在基因芯片得到广泛应用的同时,对其所得数据的处理方法也受到越来越多的关注。基因芯片的数据分析,就是把原始数据按一定标准精简、归类,然后从归类数据中寻找有实际生物学意义的过程。合理选择数据分析方法,是充分发挥基因芯片功能的必要条件。总体说来,对芯片的数据分析可以分为以下几步。
(1)标准化,也称归一化,用来消除不同芯片、不同标记物之间的差异。
(2)数据精简,也称降维,即在大量的芯片数据中删除掉那些不能提供一个显要意义的信息数据,达到精简的目的。
(3)统计学分析,利用聚类法或分类法等对所得到的芯片数据进行分析归类,还应对分类结果进行进一步的统计学检验,以保证其准确性。
(4)生物学意义分析,就是在得到统计学分析结果的基础上,对其所代表的生物学意义进行研究,以得到相应的结论。
在数据处理过程中,相关软件的开发和应用,也为基因芯片的数据分析提供了一个很好的助力。现在已有很多软件被投入使用,例如Genesist、AMADA、TIGR等,其中TIGR软件是目前使用较为广泛的软件。
三、基因芯片的应用和发展方向
目前基因芯片技术的主要应用包括:疾病的诊断和治疗、基因表达分析、基因突变检测、基因测序及基因图谱的分析、基因多态性检测、菌种鉴定以及致病机制分析。基因芯片技术还应用于环境化学毒物的筛选、药物开发及研究等方面。此外,基因芯片技术在环境卫生学、劳动卫生学、食品卫生学研究以及病毒检测等方面也正发挥着越来越大的作用。
基因芯片技术仍然处于发展阶段,要发展成为实验室普遍采用的技术仍有一些关键问题亟待解决:①相比Northern blotting或RT-PCR,不能检测微量mRNA;②荧光标记不均一,灵敏度低;④制作程序复杂,样品处理繁琐。成本高;④杂交条件高度个体化,难以形成统一的标准。随着芯片技术的不断成熟,很多问题正在逐步解决。如DNA合成方法的改进,现已允许更长的寡核苷酸探针用于点阵芯片。探针的构造变得简化,没有了PCR的扩增,仅要求清洗。这同时提高了杂交的一致性、批处理的一致性和点阵的一致性。为了使每一个样品杂交的费用降到最低,现在多采用单染色。因此,越来越多的cDNA芯片的研究转向于寡核苷酸芯片的研究。另一个改进方向是采用8cm×12cm的标准微型基片,通过机器人分配液体,96个样品从准备、扩增、标记、清洗及杂交都可以同时自动处理,即形成缩微芯片实验室。再进一步结合卫星传输和网络生物信息学的资源,真正实现高通量、一体化、移动性的“未来型掌上实验室”。

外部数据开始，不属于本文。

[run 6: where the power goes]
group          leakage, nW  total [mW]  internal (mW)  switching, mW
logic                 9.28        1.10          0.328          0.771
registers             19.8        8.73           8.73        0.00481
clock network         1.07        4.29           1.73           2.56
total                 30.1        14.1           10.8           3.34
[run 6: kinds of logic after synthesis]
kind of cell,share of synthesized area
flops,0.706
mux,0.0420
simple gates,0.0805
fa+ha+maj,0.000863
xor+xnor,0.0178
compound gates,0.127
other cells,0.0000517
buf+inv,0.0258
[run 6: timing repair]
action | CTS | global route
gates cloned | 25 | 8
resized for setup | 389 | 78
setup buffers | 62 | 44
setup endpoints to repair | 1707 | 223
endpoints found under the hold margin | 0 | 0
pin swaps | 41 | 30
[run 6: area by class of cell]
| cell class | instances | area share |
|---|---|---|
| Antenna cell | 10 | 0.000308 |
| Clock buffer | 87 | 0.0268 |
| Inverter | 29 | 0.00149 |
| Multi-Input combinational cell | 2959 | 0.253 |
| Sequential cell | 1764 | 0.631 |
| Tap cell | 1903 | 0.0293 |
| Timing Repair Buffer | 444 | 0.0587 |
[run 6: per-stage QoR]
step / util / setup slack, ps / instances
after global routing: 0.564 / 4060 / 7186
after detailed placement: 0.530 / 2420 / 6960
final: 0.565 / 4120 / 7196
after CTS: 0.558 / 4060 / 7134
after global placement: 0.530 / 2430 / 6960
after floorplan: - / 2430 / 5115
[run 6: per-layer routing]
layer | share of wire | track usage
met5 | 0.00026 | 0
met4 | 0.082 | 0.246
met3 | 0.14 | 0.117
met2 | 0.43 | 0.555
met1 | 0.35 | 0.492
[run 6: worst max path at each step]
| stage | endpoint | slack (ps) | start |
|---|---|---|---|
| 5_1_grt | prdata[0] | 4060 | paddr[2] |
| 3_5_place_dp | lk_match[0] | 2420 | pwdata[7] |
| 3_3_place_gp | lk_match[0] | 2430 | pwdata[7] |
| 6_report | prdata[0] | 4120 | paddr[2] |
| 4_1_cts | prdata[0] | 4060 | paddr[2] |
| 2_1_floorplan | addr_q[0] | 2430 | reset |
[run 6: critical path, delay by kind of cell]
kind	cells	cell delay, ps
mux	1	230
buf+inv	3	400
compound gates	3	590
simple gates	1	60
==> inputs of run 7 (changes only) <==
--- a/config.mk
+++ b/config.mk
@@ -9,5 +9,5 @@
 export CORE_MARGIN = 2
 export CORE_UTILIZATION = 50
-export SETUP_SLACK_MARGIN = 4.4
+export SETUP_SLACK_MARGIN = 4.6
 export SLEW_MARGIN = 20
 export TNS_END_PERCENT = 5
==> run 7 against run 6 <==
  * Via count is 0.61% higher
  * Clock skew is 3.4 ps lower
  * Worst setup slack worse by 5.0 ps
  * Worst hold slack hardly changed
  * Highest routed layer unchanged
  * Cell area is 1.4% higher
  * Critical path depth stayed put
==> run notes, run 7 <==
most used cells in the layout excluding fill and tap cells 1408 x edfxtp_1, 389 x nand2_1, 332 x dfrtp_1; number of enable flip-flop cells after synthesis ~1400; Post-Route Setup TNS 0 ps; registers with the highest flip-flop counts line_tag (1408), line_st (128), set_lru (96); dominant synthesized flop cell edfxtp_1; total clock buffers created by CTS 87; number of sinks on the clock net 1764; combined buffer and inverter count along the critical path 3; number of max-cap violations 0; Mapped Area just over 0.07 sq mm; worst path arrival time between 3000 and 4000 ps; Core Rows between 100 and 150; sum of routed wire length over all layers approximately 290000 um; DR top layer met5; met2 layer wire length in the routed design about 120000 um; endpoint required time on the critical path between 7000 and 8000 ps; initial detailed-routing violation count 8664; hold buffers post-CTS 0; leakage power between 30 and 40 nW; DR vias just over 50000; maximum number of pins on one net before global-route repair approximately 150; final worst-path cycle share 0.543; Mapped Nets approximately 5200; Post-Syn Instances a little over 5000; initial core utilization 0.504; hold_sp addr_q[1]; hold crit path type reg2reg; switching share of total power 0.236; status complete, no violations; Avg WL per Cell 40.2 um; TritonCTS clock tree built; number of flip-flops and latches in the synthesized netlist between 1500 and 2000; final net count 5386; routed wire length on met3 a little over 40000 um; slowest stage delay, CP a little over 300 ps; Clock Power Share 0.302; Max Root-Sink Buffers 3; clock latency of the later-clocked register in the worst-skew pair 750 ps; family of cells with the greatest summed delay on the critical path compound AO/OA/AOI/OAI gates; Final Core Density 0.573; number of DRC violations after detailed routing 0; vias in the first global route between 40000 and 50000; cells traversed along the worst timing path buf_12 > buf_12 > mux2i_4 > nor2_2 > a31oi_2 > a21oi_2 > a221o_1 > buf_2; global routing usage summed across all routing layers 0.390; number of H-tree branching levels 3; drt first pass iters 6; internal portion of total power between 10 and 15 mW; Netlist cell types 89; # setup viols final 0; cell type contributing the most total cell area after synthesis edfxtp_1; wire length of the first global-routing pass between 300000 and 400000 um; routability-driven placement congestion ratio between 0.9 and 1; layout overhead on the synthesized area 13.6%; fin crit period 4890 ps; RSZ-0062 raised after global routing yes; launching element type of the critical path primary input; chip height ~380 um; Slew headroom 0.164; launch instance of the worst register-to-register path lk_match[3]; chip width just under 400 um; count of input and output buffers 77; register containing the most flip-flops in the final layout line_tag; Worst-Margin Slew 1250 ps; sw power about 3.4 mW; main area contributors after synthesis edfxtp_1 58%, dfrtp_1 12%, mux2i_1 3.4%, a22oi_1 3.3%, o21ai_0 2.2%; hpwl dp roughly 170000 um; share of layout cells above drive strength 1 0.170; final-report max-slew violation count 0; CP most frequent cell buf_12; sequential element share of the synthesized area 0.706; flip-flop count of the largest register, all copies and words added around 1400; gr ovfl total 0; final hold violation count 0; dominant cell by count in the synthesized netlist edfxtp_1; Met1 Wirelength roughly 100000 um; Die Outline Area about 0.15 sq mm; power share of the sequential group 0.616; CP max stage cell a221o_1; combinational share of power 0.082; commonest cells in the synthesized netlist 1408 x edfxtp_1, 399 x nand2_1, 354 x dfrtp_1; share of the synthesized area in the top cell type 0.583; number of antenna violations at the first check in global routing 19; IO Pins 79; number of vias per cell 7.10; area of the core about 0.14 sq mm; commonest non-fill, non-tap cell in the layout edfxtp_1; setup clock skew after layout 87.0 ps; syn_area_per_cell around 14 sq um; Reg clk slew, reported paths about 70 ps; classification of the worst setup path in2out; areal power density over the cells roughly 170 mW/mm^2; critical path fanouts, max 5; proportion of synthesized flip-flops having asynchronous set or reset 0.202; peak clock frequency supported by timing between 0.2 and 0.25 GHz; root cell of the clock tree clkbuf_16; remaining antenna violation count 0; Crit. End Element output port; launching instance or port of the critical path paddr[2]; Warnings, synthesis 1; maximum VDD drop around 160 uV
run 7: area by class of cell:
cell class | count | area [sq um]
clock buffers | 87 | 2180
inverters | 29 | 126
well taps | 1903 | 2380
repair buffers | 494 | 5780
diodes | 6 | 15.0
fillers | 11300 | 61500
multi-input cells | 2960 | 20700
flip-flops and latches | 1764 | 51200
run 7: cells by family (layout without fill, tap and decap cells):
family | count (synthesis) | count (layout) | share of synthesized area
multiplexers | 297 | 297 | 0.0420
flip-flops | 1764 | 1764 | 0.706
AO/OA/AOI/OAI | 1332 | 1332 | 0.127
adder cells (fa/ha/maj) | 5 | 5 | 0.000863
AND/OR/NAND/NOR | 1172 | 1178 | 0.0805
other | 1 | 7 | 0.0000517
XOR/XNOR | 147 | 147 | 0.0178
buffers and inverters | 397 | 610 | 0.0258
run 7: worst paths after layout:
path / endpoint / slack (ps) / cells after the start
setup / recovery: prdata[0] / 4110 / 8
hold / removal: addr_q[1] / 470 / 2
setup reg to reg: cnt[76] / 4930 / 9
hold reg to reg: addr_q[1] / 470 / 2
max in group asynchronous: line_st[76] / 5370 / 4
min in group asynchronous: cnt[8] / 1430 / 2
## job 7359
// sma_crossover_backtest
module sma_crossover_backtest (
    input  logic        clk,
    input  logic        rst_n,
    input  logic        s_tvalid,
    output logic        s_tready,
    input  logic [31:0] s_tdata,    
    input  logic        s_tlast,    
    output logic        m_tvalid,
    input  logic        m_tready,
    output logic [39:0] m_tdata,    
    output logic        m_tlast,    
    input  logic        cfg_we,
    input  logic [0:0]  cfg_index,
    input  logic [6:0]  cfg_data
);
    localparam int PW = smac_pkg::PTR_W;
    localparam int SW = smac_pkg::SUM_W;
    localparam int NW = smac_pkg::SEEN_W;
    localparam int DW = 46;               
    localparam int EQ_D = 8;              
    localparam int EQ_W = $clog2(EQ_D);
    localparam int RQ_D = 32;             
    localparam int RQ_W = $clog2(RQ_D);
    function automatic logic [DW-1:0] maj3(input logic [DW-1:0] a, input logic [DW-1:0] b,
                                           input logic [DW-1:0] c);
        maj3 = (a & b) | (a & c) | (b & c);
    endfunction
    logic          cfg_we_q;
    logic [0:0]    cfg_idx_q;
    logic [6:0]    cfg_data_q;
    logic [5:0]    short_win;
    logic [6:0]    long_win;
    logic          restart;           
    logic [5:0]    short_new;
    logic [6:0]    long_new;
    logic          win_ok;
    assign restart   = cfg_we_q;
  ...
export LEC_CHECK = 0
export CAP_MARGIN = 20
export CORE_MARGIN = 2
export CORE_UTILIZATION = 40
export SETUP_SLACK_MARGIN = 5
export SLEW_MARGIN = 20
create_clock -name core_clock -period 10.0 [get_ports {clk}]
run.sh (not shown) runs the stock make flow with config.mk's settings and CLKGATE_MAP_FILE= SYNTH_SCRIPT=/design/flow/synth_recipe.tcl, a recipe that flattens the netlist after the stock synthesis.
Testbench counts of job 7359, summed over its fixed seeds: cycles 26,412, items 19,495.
Background: an optimization exercise with open tools, aiming at small area and a short achievable clock period. Do not read the settings as production practice.
In this exercise RTL edits were held to simulation tests only and were not proved equivalent to the original.
Power is estimated from default activity; no workload was simulated.

Design rs_cluster, start of the top module:
module rs_cluster (
    input  logic         clk,
    input  logic         reset,
    input  logic         flush,
    input  logic         dispatch_valid,
    input  logic [1:0]   dispatch_unit,
    input  logic [5:0]   dispatch_ps1,
    input  logic         dispatch_ps1_valid,
    input  logic [5:0]   dispatch_ps2,
    input  logic         dispatch_ps2_valid,
    input  logic [5:0]   dispatch_pd,
    input  logic [4:0]   dispatch_rob_id,
    input  logic [3:0]   dispatch_op,
    input  logic [7:0]   dispatch_age,
    input  logic [3:0]   cdb_valid,
    input  logic [23:0]  cdb_pd,
    input  logic         alu_ready,
    input  logic         mul_ready,
    input  logic         div_ready,
    output logic         alu_issue_valid,
    output logic         mul_issue_valid,
    output logic         div_issue_valid,
    output logic [26:0]  alu_issue,
    output logic [26:0]  mul_issue,
    output logic [26:0]  div_issue,
    output logic         alu_full,
    output logic         mul_full,
    output logic         div_full
);
For scale: roughly 1400 cells after synthesis, ~290 flip-flops, roughly 160 I/O pins, roughly 16000 um2 of cells after synthesis.
Settings: LEC_CHECK=0, CAP_MARGIN=20, CORE_MARGIN=2, CORE_UTILIZATION=65, PLACE_DENSITY=0.9, SLEW_MARGIN=20; clock period 9.0 ns.
standard.sh (not shown) runs the stock make flow with config.mk's settings and CLKGATE_MAP_FILE= SYNTH_SCRIPT=/design/flow/synth_recipe.tcl, a recipe that flattens the netlist after the stock synthesis.
==> flow/flow/run.sh <==
#!/bin/bash
# The standard layout, with plain buf_1 cells as the port buffers, a clock
# tree without dummy loads and the ready/flush/issue_valid ports side by side.
set -euo pipefail
export GPL_KEEP_OVERFLOW=0
export SETUP_SLACK_MARGIN=5.15
export BUFFER_PORTS_ARGS="-buffer_cell sky130_fd_sc_hd__buf_1"
export CTS_ARGS="-sink_clustering_enable -repair_clock_nets -dont_use_dummy_load -sink_clustering_size 14 -sink_clustering_max_diameter 100 -buf_list {sky130_fd_sc_hd__clkbuf_8}"
export PRE_IO_PLACEMENT_TCL="$(pwd)/flow/io.tcl"
bash standard.sh > standard_flow.log 2>&1
==> flow/flow/io.tcl <==
# Keep the ports of the paths from inputs straight to outputs (unit ready and
# flush to issue_valid) next to each other.
set_io_pin_constraint -group -order -pin_names {alu_issue_valid alu_ready flush mul_ready mul_issue_valid div_ready div_issue_valid}
The starting point finished clean.
Edit:
--- a/flow/flow/run.sh
+++ b/flow/flow/run.sh
@@ -3,6 +3,4 @@
 # tree without dummy loads and the ready/flush/issue_valid ports side by side.
 set -euo pipefail
-export GPL_KEEP_OVERFLOW=0
-export SETUP_SLACK_MARGIN=5.15
 export BUFFER_PORTS_ARGS="-buffer_cell sky130_fd_sc_hd__buf_1"
 export CTS_ARGS="-sink_clustering_enable -repair_clock_nets -dont_use_dummy_load -sink_clustering_size 14 -sink_clustering_max_diameter 100 -buf_list {sky130_fd_sc_hd__clkbuf_8}"
--- a/flow/config.mk
+++ b/flow/config.mk
@@ -9,4 +9,5 @@
 export CORE_MARGIN = 2
 export CORE_UTILIZATION = 65
-export PLACE_DENSITY = 0.9
+export PLACE_DENSITY = 0.75
+export SETUP_SLACK_MARGIN = 5.0
 export SLEW_MARGIN = 20
After rerunning:
- The new run produced a clean layout
- global-route usage fell by 0.13 points
- synthesized area stays the same
- register-to-register slack gains 0.14 ns
- core utilization came out higher by 0.50 points
Edit:
==> flow/flow/run.sh (replaced) <==
#!/bin/bash
# The standard layout, with plain buf_1 cells as the port buffers, a clock
# tree without dummy loads and the ready/flush/issue_valid ports side by side.
set -euo pipefail
export BUFFER_PORTS_ARGS="-buffer_cell sky130_fd_sc_hd__buf_1"
export CTS_ARGS="-sink_clustering_enable -repair_clock_nets -dont_use_dummy_load -sink_clustering_size 12 -sink_clustering_max_diameter 80 -buf_list {sky130_fd_sc_hd__clkbuf_8}"
export PRE_IO_PLACEMENT_TCL="$(pwd)/flow/io.tcl"
bash standard.sh > standard_flow.log 2>&1
Result:
- register-to-register slack barely changes
- final area is about the same
- wire length rose by 0.53%
- via count hardly moves
- global-route usage is about the same
- worst hold slack hardly moves
- power went up by 1.3%
- critical path depth stays the same
- sequential share of layout area stays flat
- area after synthesis is unchanged
Edit:
==> flow/flow/run.sh (replaced) <==
#!/bin/bash
# The standard layout, with plain buf_1 cells as the port buffers, a clock
# tree without dummy loads and the ready/flush/issue_valid ports side by side.
set -euo pipefail
export GPL_KEEP_OVERFLOW=0
export SETUP_SLACK_MARGIN=5.15
export BUFFER_PORTS_ARGS="-buffer_cell sky130_fd_sc_hd__buf_1"
export CTS_ARGS="-sink_clustering_enable -repair_clock_nets -dont_use_dummy_load -sink_clustering_size 14 -sink_clustering_max_diameter 100 -buf_list {sky130_fd_sc_hd__clkbuf_8}"
export PRE_IO_PLACEMENT_TCL="$(pwd)/flow/io.tcl"
bash standard.sh > standard_flow.log 2>&1
--- a/flow/config.mk
+++ b/flow/config.mk
@@ -10,4 +10,3 @@
 export CORE_UTILIZATION = 65
 export PLACE_DENSITY = 0.75
-export SETUP_SLACK_MARGIN = 5.0
 export SLEW_MARGIN = 20
Result: Critical path depth is unchanged. Clock-buffer cell count is lower by 3. Design area decreases slightly. Non-clock buffer count came out lower by 42. Die area does not change. Global-route usage is lower by 0.18 points. Sequential cell count does not change. Sequential share of layout area came out higher by 0.54 points. Setup slack improves by 0.012 ns. Power went down slightly.
What follows belongs to an exercise in optimizing a design on an open flow for small area; a production flow would make more cautious choices.
The RTL was checked by simulation tests, not by an equivalence proof against the original design.
Power figures rest on the tool's default switching activity, not on a simulated workload.

== main ==
==> flow/design.v (excerpt) <==
module dbg_top (
	input  logic       i_clock,
	input  logic       i_rst_n,
	input  logic       i_rx,
	output logic       o_tx,
	output logic [2:0] o_state
);
	localparam logic [2:0] IDLE = 3'd0, LOAD_BYTES = 3'd1, RUNNING = 3'd2,
	                       STEPPING = 3'd3, DUMP_SEND = 3'd4, DUMP_WAIT = 3'd5;
	logic [7:0] rx_byte;
	logic       rx_valid;
	uart_rx u_uart_rx (
		.i_clock (i_clock),
		.i_rst_n (i_rst_n),
		.i_rx    (i_rx),
		.o_byte  (rx_byte),
		.o_valid (rx_valid)
	);
	logic [2:0] state;
	logic [1:0] byte_cnt;
	logic [5:0] u;	 
	logic       tx_busy;
	logic       halted;
	assign o_state = state;
	wire tx_accept = (state == DUMP_WAIT) && !tx_busy;
	always_ff @(posedge i_clock) begin
		if (!i_rst_n) begin
			state    <= IDLE;
			byte_cnt <= '0;
			u        <= 6'd63;
		end else begin
			case (state)
			IDLE: begin
				if (rx_valid) begin
					case (rx_byte)
					8'h4c:   state <= LOAD_BYTES;
					8'h52:   state <= RUNNING;
					8'h53:   state <= STEPPING;
					default: state <= IDLE;
					endcase
				end
			end
			LOAD_BYTES: begin
				if (rx_valid) begin
					byte_cnt <= byte_cnt + 1'b1;
					if (byte_cnt == 2'd3) state <= IDLE;
				end
			end
			RUNNING:   if (halted) state <= DUMP_SEND;
			STEPPING:  state <= DUMP_SEND;
			DUMP_SEND: state <= DUMP_WAIT;
			DUMP_WAIT: begin
				if (!tx_busy) begin
  ...
make LEC_CHECK=0 CAP_MARGIN=20 CORE_MARGIN=2 CORE_UTILIZATION=60 CTS_BUF_LIST=sky130_fd_sc_hd__clkbuf_16 CTS_CLUSTER_DIAMETER=60 CTS_CLUSTER_SIZE=32 SLEW_MARGIN=20 finish   # period 10.0 ns
run.sh (not shown) runs the stock make flow with config.mk's settings and CLKGATE_MAP_FILE= SYNTH_SCRIPT=/design/flow/synth_recipe.tcl, a recipe that flattens the netlist after the stock synthesis.
main: no failed stages, no open violations at the end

此外,基因芯片正结合以下新技术向新的方向发展。①激光捕获显微切割技术(Iaser capture microdissection,LcM):由美国癌症研究所发明,可以得到某一特定细胞的纯群。该技术是用组织病理学方法对冷冻组织染色,用激光在显微镜下切割特定区域的组织,从微型胶片上得到纯细胞群。最近已有将基因芯片技术和LCM技术结合用来研究头颈部鳞状细胞癌基因表达谱的报道。②染色质免疫沉淀反应(chromatin immunoprecipitation,ChIPs):ChIPs可以鉴别已知蛋白质和DNA序列的交互作用,提供靶基因特定转录因子的信息。该技术与基因芯片相结合,可以把已知基因组的DNA序列杂交到芯片上,这等同于把基因的启动子捆绑在蛋白质上面。这种相结合的方法已用于检测酵母的转录控制。③单核苷酸多态性分析:将来基因芯片技术的一个主要挑战就是识别单核苷酸多态性(single nucleotide polymorphisms,SNPs)。现在已经通过特定的SNP芯片,大规模地研究SNPs分析。目前,基因芯片已经可以识别11 000个已知的SNPs,检测更大量的SNPs(达到100 000SNPs)基因芯片正在研究中。④蛋白质和抗体芯片:是在ELISA基础上采用xMAP(flexible multi-analyte profiling)技术发展起来的新芯片,又称液相芯片(liquichip)。与传统芯片相比,整个反应都在液相中进行,不需要洗涤,灵敏度高,被认为是质谱分析法后又一实用的分析复杂蛋白组分的技术,目前已用于细胞园子、激酶等的检测。